There were a few things about tonight that had me worried. The restaurant they chose for dinner is one that competes directly with the restaurant I work with. Times are tough, and every table counts these days. They are just around the corner from each other, and I felt guilty for going to this other restaurant. But I don't feel comfortable explaining my discomfort. I would almost rather just NOT GO and avoid the whole thing. And I certainly don't want to ask to relocate the dinner just because of where I work, or MY preferences..... Maybe they didn't suggest my workplace on purpose, so that I wouldn't have to hang out at work on my off night. But again, I wouldn't bring it up, because I don't feel comfortable making suggestions with this group anymore.....I feel that I should be grateful that they continue to include me in these dinnners.....

And the issue of money does enter the equation.

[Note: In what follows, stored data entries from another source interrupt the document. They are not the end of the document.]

Source: an optimization exercise on an open RTL-to-GDS flow (aim: small area, a short achievable clock period and few clock cycles). Production flows keep margins and buffers that such runs may drop. The RTL was checked by simulation tests, not by an equivalence proof against the original design. Power is estimated from default activity; no workload was simulated.

==> flow/design.v (excerpt) <==
module mdfu_ser_rx (
    input  wire       clk,
    input  wire       rst,         
    input  wire       dir_rsp,     
    input  wire       in_valid,
    input  wire [7:0] in_byte,
    output wire       in_ready,
    output reg        res_valid,
    input  wire       res_ready,
    output reg  [3:0] res_kind,    
    output reg  [3:0] res_sub,     
    output wire [4:0] res_seq,
    output wire       res_flag,    
    output wire [7:0] res_code,    
    output wire [5:0] res_len,     
    input  wire [5:0] rd_addr,
    output wire [7:0] rd_data
);
    localparam CAP  = 64;          
    localparam DCAP = 60;          
    localparam [7:0] START = 8'h56;
    localparam [7:0] END   = 8'h9E;
    localparam [7:0] ESC   = 8'hCC;
    localparam [3:0] K_PKT      = 4'h0;
    localparam [3:0] K_CHECKSUM = 4'h1;
    localparam [3:0] K_BADCMD   = 4'h3;
    localparam [3:0] K_BADSTS   = 4'h4;
    localparam [3:0] K_FRAMING  = 4'h6;
    localparam [3:0] K_SHORT    = 4'h7;
    localparam [3:0] FE_BAD_ESCAPE = 4'h3;
    localparam [3:0] FE_TOO_SHORT  = 4'h4;
    localparam [3:0] FE_OVERFLOW   = 4'h6;
    reg        in_frame;
    reg        esc;         
    reg        bad;         
    reg  [6:0] rcnt;        
  ...
Size in the first run: roughly 1500 cells after synthesis, roughly 550 flip-flops, about 57 I/O pins, ~0.022 mm2 of cells after synthesis.
Settings: LEC_CHECK=0, CAP_MARGIN=20, CORE_MARGIN=2, CORE_UTILIZATION=40, PLACE_DENSITY=0.75, SETUP_SLACK_MARGIN=5, SLEW_MARGIN=20, SYNTH_HIERARCHICAL=1, SYNTH_MINIMUM_KEEP_SIZE=0, TNS_END_PERCENT=1; clock period 10.0 ns.
standard.sh (not shown) runs the stock make flow with config.mk's settings and CLKGATE_MAP_FILE= SYNTH_SCRIPT=/design/flow/synth_recipe.tcl, a recipe that flattens the netlist after the stock synthesis.
==> flow/flow/run.sh <==
#!/bin/bash
# Layout flow: the standard ORFS flow, with clock-tree synthesis told
# to build larger sink clusters from clkbuf_16 and not to add dummy loads,
# and port buffers started from the smallest buffer.
set -euo pipefail
export CTS_ARGS="-sink_clustering_enable -repair_clock_nets -sink_clustering_size 25 -sink_clustering_max_diameter 80 -buf_list sky130_fd_sc_hd__clkbuf_16 -dont_use_dummy_load"
export BUFFER_PORTS_ARGS="-buffer_cell sky130_fd_sc_hd__buf_1"
bash standard.sh > orfs_make.log 2>&1
The first run produced a clean layout.
Testbench counts at the start, summed over its fixed seeds: cycles 31,403.
From an optimization exercise on the open Yosys and OpenROAD flow, aimed at small area; shortcuts taken in it are not production practice.
The RTL was checked by simulation tests, not by an equivalence proof against the original design.
No activity file was given, so power comes from the tool's default toggle rates.

lane 1:
==> flow/design.v <==
module swuart_bt (
    input  wire        clk,
    input  wire        rst,             
    input  wire        tick,            
    input  wire        rx_in,           
    input  wire        state_in,        
    input  wire        req_valid,
    input  wire [15:0] req_word,
    output wire        req_ready,       
    output wire [31:0] resp_data,
    output wire        resp_fault,
    output wire [1:0]  resp_code,
    output wire        tx_out,
    output wire        evt_connect,
    output wire        evt_disconnect
);
    localparam integer NMD_LIMIT       = 60;
    localparam integer TICKS_PER_MS    = 29;
    localparam integer TICKS_PER_EPOCH = 7200;
    localparam [3:0] OP_INIT        = 4'h1;
    localparam [3:0] OP_WAIT_READY  = 4'h2;
    localparam [3:0] OP_STATUS      = 4'h3;
    localparam [3:0] OP_WRITE       = 4'h4;
    localparam [3:0] OP_AVAILABLE   = 4'h5;
    localparam [3:0] OP_READ        = 4'h6;
    localparam [3:0] OP_CLOCK_RESET = 4'h7;
    localparam [3:0] OP_CLOCK_READ  = 4'h8;
    localparam [3:0] OP_CLOCK_PRESET= 4'h9;
    reg         enabled;
    reg         rx_act;           
    reg  [2:0]  rx_sub;
    reg  [8:0]  rx_sr;            
    reg         tx_busy;
    reg  [1:0]  tx_sub;
    reg  [8:0]  tx_sr;            
    reg         tx_line;
    reg  [7:0]  ring [0:31];
    reg  [4:0]  rb_hp;            
    reg  [5:0]  rb_cnt;
    reg         rb_pv;            
    reg  [7:0]  rb_pend;
    reg  [5:0]  nmd;
    reg  [31:0] ms_clock;
    reg  [4:0]  ms_sub;
    reg  [12:0] epoch_sub;
    reg  [4:0]  hist;             
    reg         epoch_evt;        
    reg  [2:0]  init_cd;
    wire connected = &hist[3:0];
    wire was_connected = &hist[4:1];
    assign evt_connect    = epoch_evt && connected && !hist[4];
    assign evt_disconnect = epoch_evt && was_connected && !hist[0];
    wire [3:0] op   = req_word[15:12];
    wire [3:0] rsv  = req_word[11:8];
    wire [7:0] imm8 = req_word[7:0];
    wire illegal = (op == 4'h0) || (op > OP_CLOCK_PRESET) || (rsv != 4'h0) ||
                   (op != OP_WRITE && op != OP_CLOCK_PRESET && imm8 != 8'h00);
    wire f_already = !illegal && op == OP_INIT && enabled;
    wire f_noten   = !illegal && op != OP_INIT && op != OP_STATUS && !enabled;
    wire fault     = illegal || f_already || f_noten;
    wire rb_empty    = (rb_cnt == 6'd0);
    wire nmd_expired = nmd[0] == 1'b0 && nmd[1] == 1'b0 && nmd[2] == 1'b0 && nmd[4] && nmd[5];
    wire ready_flag  = (init_cd == 3'd0);
    wire hold = !fault &&
                ((op == OP_WAIT_READY && !ready_flag) ||
                 (op == OP_WRITE      && tx_busy)     ||
                 (op == OP_READ       && rb_empty && !nmd_expired));
    assign req_ready  = !hold;
    assign resp_fault = fault;
    assign resp_code  = {f_already | f_noten, illegal | f_already};
    wire [3:0] rsel_lo = 4'd1 << rb_hp[1:0];
    wire [7:0] rsel_hi = 8'd1 << rb_hp[4:2];
    reg  [7:0] rd_ring;
    reg  [7:0] rd_cls;
    integer j, k;
    always @* begin
        rd_ring = 8'd0;
        for (k = 0; k < 4; k = k + 1) begin
            rd_cls = 8'd0;
            for (j = 0; j < 8; j = j + 1)
                rd_cls = rd_cls | (ring[4*j+k] & {8{rsel_hi[j]}});
            rd_ring = rd_ring | (rd_cls & {8{rsel_lo[k]}});
        end
    end
    wire [7:0] rd_byte = (rb_pv && rb_cnt == 6'd1) ? rb_pend : rd_ring;
    reg [31:0] result;
    always @* begin
        case (op)
            OP_STATUS:     result = {25'd0, tx_line, nmd_expired, rx_act, tx_busy,
                                     connected, ready_flag, enabled};
            OP_AVAILABLE:  result = {26'd0, rb_cnt};
            OP_READ:       result = rb_empty ? 32'd0 : {23'd0, 1'b1, rd_byte};
            OP_CLOCK_READ: result = ms_clock;
            default:       result = 32'd0;
        endcase
    end
    assign resp_data = fault ? 32'd0 : result;
    wire do_req = req_valid && !hold && !fault;
    wire n_enabled = enabled | (do_req && op == OP_INIT);
    wire tk = tick && n_enabled;
    wire pop = do_req && op == OP_READ && !rb_empty;
    wire       rx_done = tk && rx_act && rx_sr[0] && rx_sub == 3'd1;
    wire       full1 = rb_cnt[5] && !pop;    
    wire       push_nf = rx_done && !full1;
    wire [5:0] n_cnt = (pop && !push_nf) ? rb_cnt - 6'd1 :
                       (!pop && push_nf) ? rb_cnt + 6'd1 : rb_cnt;
    wire [4:0] n_hp  = rb_hp + ((pop || (rx_done && full1)) ? 5'd2 : 5'd1);
    wire [4:0] pend_pos = rb_hp + rb_cnt[4:0] - 5'd1;
    wire       wr   = rb_pv && pend_pos[3:0] == 4'hf;
    wire       wr0  = wr && pend_pos[4];
    wire       wr16 = wr && !pend_pos[4];
    integer i;
    always @(posedge clk) begin
        ring[0]  <= wr0  ? rb_pend : ring[31];
        ring[16] <= wr16 ? rb_pend : ring[15];
        for (i = 1; i < 32; i = i + 1)
            if (i != 16) ring[i] <= ring[i-1];
    end
    always @(posedge clk) begin
        rb_hp <= rst ? 5'd0 : n_hp;
        if (rx_done) rb_pend <= rx_sr[8:1];
    end
    wire ms_wrap    = ms_sub[0] == 1'b0 && ms_sub[1] == 1'b0 && ms_sub[3] && ms_sub[4];
    wire epoch_wrap = epoch_sub[12:2] == 11'b11110110100 && epoch_sub[0] == 1'b0;
    wire [4:0]  ms_next    = {ms_sub[3:0], ~(ms_sub[4] ^ ms_sub[1])};
    wire [12:0] epoch_next = {epoch_sub[11:0], ~(epoch_sub[12] ^ epoch_sub[0])};
    wire [5:0]  nmd_next   = {nmd[4:0], ~(nmd[5] ^ nmd[0])};
    wire        ms_load = rst || (do_req && (op == OP_CLOCK_RESET || op == OP_CLOCK_PRESET));
    wire [7:0]  ms_imm  = rst ? 8'd0 : imm8;
    always @(posedge clk)
        ms_clock <= (ms_load ? {4{ms_imm}} : ms_clock) + (!rst && tk && ms_wrap);
    always @(posedge clk) begin
        if (rst) begin
            enabled        <= 1'b0;
            rx_act         <= 1'b0;
            tx_busy        <= 1'b0;
            tx_line        <= 1'b1;
            rb_cnt         <= 6'd0;
            rb_pv          <= 1'b0;
            nmd            <= 6'd0;
            ms_sub         <= 5'd0;
            epoch_sub      <= 13'd0;
            hist           <= 5'd0;
            init_cd        <= 3'd4;
            epoch_evt      <= 1'b0;
        end else begin
            enabled <= n_enabled;
            rb_cnt  <= n_cnt;
            if (rx_done) rb_pv <= 1'b1;
            else if (wr) rb_pv <= 1'b0;
            if (do_req && op == OP_WRITE) begin
                tx_sr   <= {1'b1, imm8};
                tx_sub  <= 2'd3;       
                tx_busy <= 1'b1;
            end
            epoch_evt <= tk && epoch_wrap;
            if (tk) begin
                if (!rx_act) begin
                    if (!rx_in) begin
                        rx_sr  <= 9'h100;
                        rx_sub <= 3'd4;
                        rx_act <= 1'b1;
                    end else if (!nmd_expired) begin
                        nmd <= nmd_next;
                    end
                end else if (rx_sub == 3'd1) begin
                    rx_sub <= 3'd3;
                    if (!rx_sr[0]) begin
                        rx_sr <= {rx_in, rx_sr[8:1]};
                    end else begin
                        nmd    <= 6'd0;
                        rx_act <= 1'b0;
                    end
                end else begin
                    rx_sub <= rx_sub - 3'd1;
                end
                if (tx_busy || (do_req && op == OP_WRITE)) begin
                    if ((do_req && op == OP_WRITE) || tx_sub == 2'd3) begin
                        tx_line <= 1'b0;
                        tx_sub  <= 2'd2;
                    end else if (tx_sub != 2'd0) begin
                        tx_sub <= tx_sub - 2'd1;
                    end else if (tx_sr == 9'd0) begin
                        tx_busy <= 1'b0;
                    end else begin
                        tx_line <= tx_sr[0];
                        tx_sr   <= {1'b0, tx_sr[8:1]};
                        tx_sub  <= 2'd2;
                    end
                end
                ms_sub <= ms_wrap ? 5'd0 : ms_next;
                if (epoch_wrap) begin
                    epoch_sub <= 13'd0;
                    hist      <= {hist[3:0], state_in};
                    if (init_cd != 3'd0) init_cd <= init_cd - 3'd1;
                end else begin
                    epoch_sub <= epoch_next;
                end
            end
        end
    end
    assign tx_out = tx_line;
endmodule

I began 2009 choosing a cash-only lifestyle. And I do not have any cash right now. I used to think nothing of throwing down my platinum AMEX for these dinners - but not anymore. These dinners are to celebrate a birthday, so I definitely need to have extra cash on hand, to chip in for the birthday girl's dinner.....something that I never used to think twice about, but now I have to consider very carefully. My income and expenses have changed considerably. And that is not something I feel really comfortable opening up about with these women - especially at a birthday dinner.....and maybe, you know, that's a sign for me that I shouldn't ignore. If I *don't* feel comfortable being honest, then maybe I *shouldn't* be hanging out with them. They deserve better then that - these are awesome people, and great friends.....

And with that I begin to touch on how much our relationships have changed. Things have changed a lot since this group of ladies started going out on a regular basis 3 or 4 years ago. I feel like a 5th wheel. A stranger in their midst. I don't have much contact with them other then these every-few-months girls nights out....and I don't feel like I am their really good friend anymore. Of course, I don't know how much time they are spending together other then these dinners - maybe we ALL only see each other once every few months ? I honestly have no idea.

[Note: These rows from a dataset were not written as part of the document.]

This design comes from an exercise in tuning for small area, a short achievable clock period and few clock cycles per item on the open sky130 flow, not from production work. The RTL was checked by simulation tests, not by an equivalence proof against the original design. Power and IR drop assume default switching activity.

## build 8
==> flow/design.v (excerpt) <==
module apt_frame_parser (
    input  wire        clk,
    input  wire        rst,
    input  wire        in_valid,
    input  wire [7:0]  in_data,
    output wire        in_ready,
    output wire        out_valid,
    input  wire        out_ready,
    output reg  [1:0]  out_kind,
    output wire [1:0]  out_err,
    output reg  [15:0] out_msgid,
    output reg  [6:0]  out_dest,
    output reg  [7:0]  out_source,
    output reg         out_long,
    output reg  [7:0]  out_param1,
    output reg  [7:0]  out_param2,
    output reg  [63:0] out_f0,
    output reg  [31:0] out_f1,
    output reg  [31:0] out_f2,
    output wire [31:0] out_f3,
    output wire [12:0] out_status
);
Size in the first run: about 860 cells after synthesis, ~220 flip-flops, about 240 I/O pins, about 10000 um2 of cells after synthesis.
clock: 4.5 ns
lec_check: 0
abc_clock_period_in_ps: 2000
cap_margin: 20
core_margin: 2
core_utilization: 40
cts_cluster_diameter: 80
cts_cluster_size: 24
place_density: 0.72
setup_slack_margin: 2.15
slew_margin: 20
standard.sh (not shown) runs the stock make flow with config.mk's settings and CLKGATE_MAP_FILE= SYNTH_SCRIPT=/design/flow/synth_recipe.tcl, a recipe that flattens the netlist after the stock synthesis.
==> flow/flow/run.sh <==
#!/bin/bash
# The standard layout (the standard.sh) with two changes: port buffers of
# sky130_fd_sc_hd__buf_1, and no full/half-adder cell extraction in synthesis
# (ADDER_MAP_FILE empty), so abc maps the adders for speed.
set -uo pipefail
bash standard.sh "BUFFER_PORTS_ARGS=-buffer_cell sky130_fd_sc_hd__buf_1" "ADDER_MAP_FILE=" finish > standard.log 2>&1
Build 8 finished end to end and its layout was clean on timing, DRC and antenna.
Testbench counts of build 8, summed over its fixed seeds: cycles 48,895, items 3,200.
> inputs changed (build 8 -> build 21)
==> flow/flow/run.sh <==
#!/bin/bash
# The standard layout (the standard.sh) with two changes: port buffers of
# sky130_fd_sc_hd__buf_2, and no full/half-adder cell extraction in synthesis
# (ADDER_MAP_FILE empty), so abc maps the adders for speed.
set -uo pipefail
bash standard.sh "BUFFER_PORTS_ARGS=-buffer_cell sky130_fd_sc_hd__buf_2" "ADDER_MAP_FILE=" finish > standard.log 2>&1
diff --git a/flow/config.mk b/flow/config.mk
--- a/flow/config.mk
+++ b/flow/config.mk
@@ -13,4 +13,4 @@
 export CTS_CLUSTER_SIZE = 24
-export PLACE_DENSITY = 0.72
-export SETUP_SLACK_MARGIN = 2.15
+export PLACE_DENSITY = 0.6
+export SETUP_SLACK_MARGIN = 2.0
 export SLEW_MARGIN = 20
==> summary.txt <==
- Diff build 8 -> build 21: maximum VDD drop moved down; non-clock buffer count now sits lower; final wirelength -4.5%; cell-internal power moved down; critical path depth down 1.
- Build 21 — slack of the critical path 0.063 ns lower, build 8 as reference
- Build 21 -> build 8: antenna diode instance count delta 0, exact match
- Looking at first-pass GRT wire length across build 21 and build 8, the one that comes out lower is build 21.
- Changes observed in build 21 relative to build 8: summed area of non-filler cells in the final layout fell 1.1%; tightest hold margin rose 0.0062 ns.
--- input diff build 21..build 17 ---
==> flow/flow/run.sh <==
#!/bin/bash
# The standard layout (the standard.sh) with two changes: port buffers of
# sky130_fd_sc_hd__buf_1, and no full/half-adder cell extraction in synthesis
# (ADDER_MAP_FILE empty), so abc maps the adders for speed.
set -uo pipefail
bash standard.sh "BUFFER_PORTS_ARGS=-buffer_cell sky130_fd_sc_hd__buf_1" "ADDER_MAP_FILE=" finish > standard.log 2>&1
diff --git a/flow/config.mk b/flow/config.mk
--- a/flow/config.mk
+++ b/flow/config.mk
@@ -7,3 +7,3 @@
 export LEC_CHECK = 0
-export ABC_CLOCK_PERIOD_IN_PS = 2000
+export ABC_AREA = 1
 export CAP_MARGIN = 20
@@ -13,4 +13,4 @@
 export CTS_CLUSTER_SIZE = 24
-export PLACE_DENSITY = 0.6
-export SETUP_SLACK_MARGIN = 2.0
+export PLACE_DENSITY = 0.72
+export SETUP_SLACK_MARGIN = 2.5
 export SLEW_MARGIN = 20
[summary]
Cell area after synthesis, build 17 and build 21: higher on build 21. Taking build 21 as the reference, in build 17 total power consumption of the routed design now sits higher, global-route wire length before repair went up by 7.1%. Largest net degree at the start of global routing, build 17 and build 21, lower one = build 17. Build 17 against build 21: share of synthesized area spent on multiplexers fell by 2.7 points; clock buffer and inverter area fraction after layout held steady; total routing usage reported by global routing has increased. Diff build 17 and build 21: die boundary width higher in build 21. The internal power summed over all cells in build 17 sits 88 uW above the value recorded for build 21. Looking only at last weighted congestion value of the routability-driven placer, and setting everything else aside, the lower value of build 17 and build 21 goes to build 21.


Starting RTL as in the previous note.
clock: 4.5 ns
lec_check: 0
abc_area: 1
cap_margin: 20
core_margin: 2
core_utilization: 40
cts_cluster_diameter: 80
cts_cluster_size: 24
place_density: 0.66
setup_slack_margin: 2.3
slew_margin: 20
==> flow/flow/run.sh <==
#!/bin/bash
# The standard layout (the standard.sh) with two changes: port buffers of
# sky130_fd_sc_hd__buf_1, and no full/half-adder cell extraction in synthesis
# (ADDER_MAP_FILE empty), so abc maps the adders for speed.
set -uo pipefail
bash standard.sh "BUFFER_PORTS_ARGS=-buffer_cell sky130_fd_sc_hd__buf_1" "ADDER_MAP_FILE=" finish > standard.log 2>&1
The first run ran to the end with no violations.
Testbench counts at the start, summed over its fixed seeds: cycles 48,895, items 3,200.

When taken all together, the prospect of tonight made me nervous. Uncertain. Not just a fun night out with the girls - it's loaded with all sorts of worry, concern, stress.......which is SO not what this is supposed to be about ! It's supposed to be FUN ! Birthday celebration ! Girl's Night OUT ! Woo FUCKING HOOOOO.

And for me, right now, well....not so much. And if I said anything, I would feel like a spoilsport. A pouter. A "take my toys and go home" kind of girl - which I am definitely NOT.

This is just the sort of thing that I will worry myself sick about...... and it seems so ridiculous. Stressed over going out to dinner ? Afraid of offending friends by sharing my fears and concerns ? God, I'm a schmuck. It's all moot anyway - I'm not going, so the problem is solved, essentially.